One important edge case occurs when k = 1. In this scenario, proportional payment constraints become trivial because only one worker is being hired. A buggy implementation might still overcomplicate the ratio handling. The current implementation naturally handles this case because the heap reaches size 1 immediately, and the cost becomes exactly the worker's required wage.

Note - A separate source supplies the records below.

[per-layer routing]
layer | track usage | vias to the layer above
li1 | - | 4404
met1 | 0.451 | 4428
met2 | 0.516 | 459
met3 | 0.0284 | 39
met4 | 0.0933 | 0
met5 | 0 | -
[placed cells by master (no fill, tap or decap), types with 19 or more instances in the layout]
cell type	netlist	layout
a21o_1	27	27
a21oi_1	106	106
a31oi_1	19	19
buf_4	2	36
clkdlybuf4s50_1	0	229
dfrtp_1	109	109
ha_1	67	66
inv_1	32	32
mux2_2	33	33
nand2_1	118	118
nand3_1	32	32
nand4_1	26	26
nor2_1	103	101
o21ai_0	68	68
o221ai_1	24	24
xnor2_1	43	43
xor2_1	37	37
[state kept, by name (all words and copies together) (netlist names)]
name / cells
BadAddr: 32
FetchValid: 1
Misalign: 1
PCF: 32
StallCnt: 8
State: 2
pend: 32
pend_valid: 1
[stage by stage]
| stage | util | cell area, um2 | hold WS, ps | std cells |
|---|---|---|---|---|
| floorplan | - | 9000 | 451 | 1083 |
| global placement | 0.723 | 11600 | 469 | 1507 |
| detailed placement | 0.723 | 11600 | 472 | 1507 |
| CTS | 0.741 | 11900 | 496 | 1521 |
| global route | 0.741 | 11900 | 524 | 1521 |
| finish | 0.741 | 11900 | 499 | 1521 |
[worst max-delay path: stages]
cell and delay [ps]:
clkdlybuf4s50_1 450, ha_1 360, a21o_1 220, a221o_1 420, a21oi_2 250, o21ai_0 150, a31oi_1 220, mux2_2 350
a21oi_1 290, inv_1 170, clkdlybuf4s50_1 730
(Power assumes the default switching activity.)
==> src/rtl/clk_div_pkg.sv <==
// Shared constants and helpers for the multi-channel clock divider.
//   CNT_W_DEF       : default counter / divisor width (holds 50_000_000)
//   DEFAULT_DIV_DEF : divisor every channel runs at after reset
//   ch_idx_w()      : width of a channel index, never less than one bit
package clk_div_pkg;

    localparam int          CNT_W_DEF       = 26;
    localparam int unsigned DEFAULT_DIV_DEF = 50_000_000;

    // $clog2(1) is 0, but a zero-width select port is not usable, so
    // the index is always at least one bit wide.
    function automatic int ch_idx_w(input int num_ch);
        return (num_ch > 2) ? $clog2(num_ch) : 1;
    endfunction

endpackage

==> src/rtl/clk_div_channel.sv <==
// One divider channel: counter, active/pending divisor pair, toggled output
// and one-cycle tick.
//   clk      in   system clock, rising edge
//   reset    in   asynchronous, active-low reset
//   en       in   count enable
//   sync     in   restart: clear count and q, commit any pending divisor
//   load     in   write load_div into the pending divisor
//   load_div in   new divisor value
//   tick     out  registered pulse on each wrap (held high when divisor is 1)
//   q        out  registered output that toggles on each wrap
//   pend     out  a pending divisor is waiting to be committed
module clk_div_channel
    import clk_div_pkg::*;
#(
    parameter int          CNT_W       = CNT_W_DEF,
    parameter int unsigned DEFAULT_DIV = DEFAULT_DIV_DEF
) (
    input  logic             clk,
    input  logic             reset,
    input  logic             en,
    input  logic             sync,
    input  logic             load,
    input  logic [CNT_W-1:0] load_div,
    output logic             tick,
    output logic             q,
    output logic             pend
);

    localparam logic [CNT_W-1:0] DIV_RST = CNT_W'(DEFAULT_DIV);

    logic [CNT_W-1:0] cnt_q,      cnt_d;
    logic [CNT_W-1:0] div_act_q,  div_act_d;
    logic [CNT_W-1:0] div_pend_q, div_pend_d;
    logic             pend_q,     pend_d;
    logic             q_q,        q_d;
    logic             tick_q,     tick_d;

    logic             div_zero;
    logic             at_last;

    // Compare against div-1 instead of adding to cnt, so a divisor of
    // 2^CNT_W-1 never needs a wider counter.
    assign div_zero = (div_act_q == '0);
    assign at_last  = (cnt_q == (div_act_q - CNT_W'(1)));

    always_comb begin
        cnt_d      = cnt_q;
        div_act_d  = div_act_q;
        div_pend_d = div_pend_q;
        pend_d     = pend_q;
        q_d        = q_q;
        tick_d     = 1'b0;

        if (sync) begin
            // Restart wins over counting and loading on this edge.
            cnt_d = '0;
            q_d   = 1'b0;
            if (pend_q) begin
                div_act_d = div_pend_q;
                pend_d    = 1'b0;
            end
        end else begin
            if (pend_q && (!en || div_zero)) begin
                // No wrap will come to commit on: take the new divisor now
                // and start its first period from zero.
                div_act_d = div_pend_q;
                pend_d    = 1'b0;
                cnt_d     = '0;
            end else if (en && div_zero) begin
                cnt_d = '0;
            end else if (en) begin
                if (at_last) begin
                    cnt_d  = '0;
                    tick_d = 1'b1;
                    q_d    = ~q_q;
                    if (pend_q) begin
                        div_act_d = div_pend_q;
                        pend_d    = 1'b0;
                    end
                end else begin
                    cnt_d = cnt_q + CNT_W'(1);
                end
            end

            // A load only ever lands in the pending slot; the wrap on this
            // same edge has already used the old divisor.
            if (load) begin
                div_pend_d = load_div;
                pend_d     = 1'b1;
            end
        end
    end

    always_ff @(posedge clk or negedge reset) begin
        if (!reset) begin
            cnt_q      <= '0;
            div_act_q  <= DIV_RST;
            div_pend_q <= '0;
            pend_q     <= 1'b0;
            q_q        <= 1'b0;
            tick_q     <= 1'b0;
        end else begin
            cnt_q      <= cnt_d;
            div_act_q  <= div_act_d;
            div_pend_q <= div_pend_d;
            pend_q     <= pend_d;
            q_q        <= q_d;
            tick_q     <= tick_d;
        end
    end

    assign tick = tick_q;
    assign q    = q_q;
    assign pend = pend_q;

endmodule

==> src/rtl/clk_div_multi.sv <==
// Multi-channel programmable clock divider / tick generator.
//   clk      in   system clock, rising edge
//   reset    in   asynchronous, active-low reset
//   en       in   [NUM_CH] per-channel count enable
//   sync     in   restart and phase-align every channel
//   load     in   divisor write strobe
//   load_ch  in   channel addressed by load (out-of-range values ignored)
//   load_div in   [CNT_W] divisor to write
//   tick     out  [NUM_CH] one-cycle pulse every N enabled cycles
//   q        out  [NUM_CH] divided output, period 2N
//   pend     out  [NUM_CH] divisor waiting to be committed
module clk_div_multi
    import clk_div_pkg::*;
#(
    parameter int          NUM_CH      = 4,
    parameter int          CNT_W       = CNT_W_DEF,
    parameter int unsigned DEFAULT_DIV = DEFAULT_DIV_DEF,
    localparam int         IDX_W       = ch_idx_w(NUM_CH)
) (
    input  logic              clk,
    input  logic              reset,
    input  logic [NUM_CH-1:0] en,
    input  logic              sync,
    input  logic              load,
    input  logic [IDX_W-1:0]  load_ch,
    input  logic [CNT_W-1:0]  load_div,
    output logic [NUM_CH-1:0] tick,
    output logic [NUM_CH-1:0] q,
    output logic [NUM_CH-1:0] pend
);

    logic [NUM_CH-1:0] load_sel;

    for (genvar gi = 0; gi < NUM_CH; gi++) begin : g_ch
        // Indices at or above NUM_CH match no channel and are dropped.
        assign load_sel[gi] = load && (load_ch == IDX_W'(gi));

        clk_div_channel #(
            .CNT_W       (CNT_W),
            .DEFAULT_DIV (DEFAULT_DIV)
        ) u_ch (
            .clk      (clk),
            .reset    (reset),
            .en       (en[gi]),
            .sync     (sync),
            .load     (load_sel[gi]),
            .load_div (load_div),
            .tick     (tick[gi]),
            .q        (q[gi]),
            .pend     (pend[gi])
        );
    end

endmodule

Another important edge case involves workers with identical wage-to-quality ratios. Since they all accept the same pay rate, the optimal solution should simply choose the workers with the smallest qualities. The heap structure handles this automatically because it continuously removes the largest qualities whenever the heap grows too large.

A third critical edge case occurs when a worker has extremely large quality but relatively low ratio. A naive greedy algorithm might incorrectly favor low ratios only, even though a huge quality dramatically increases total cost. This implementation avoids that mistake because it optimizes both components simultaneously: the current ratio and the total quality sum.

Floating-point precision is another subtle issue. The result may contain repeating decimals, so using integer arithmetic would produce incorrect answers. Both implementations use floating-point division for ratios and total cost computation, ensuring sufficient precision for the required tolerance.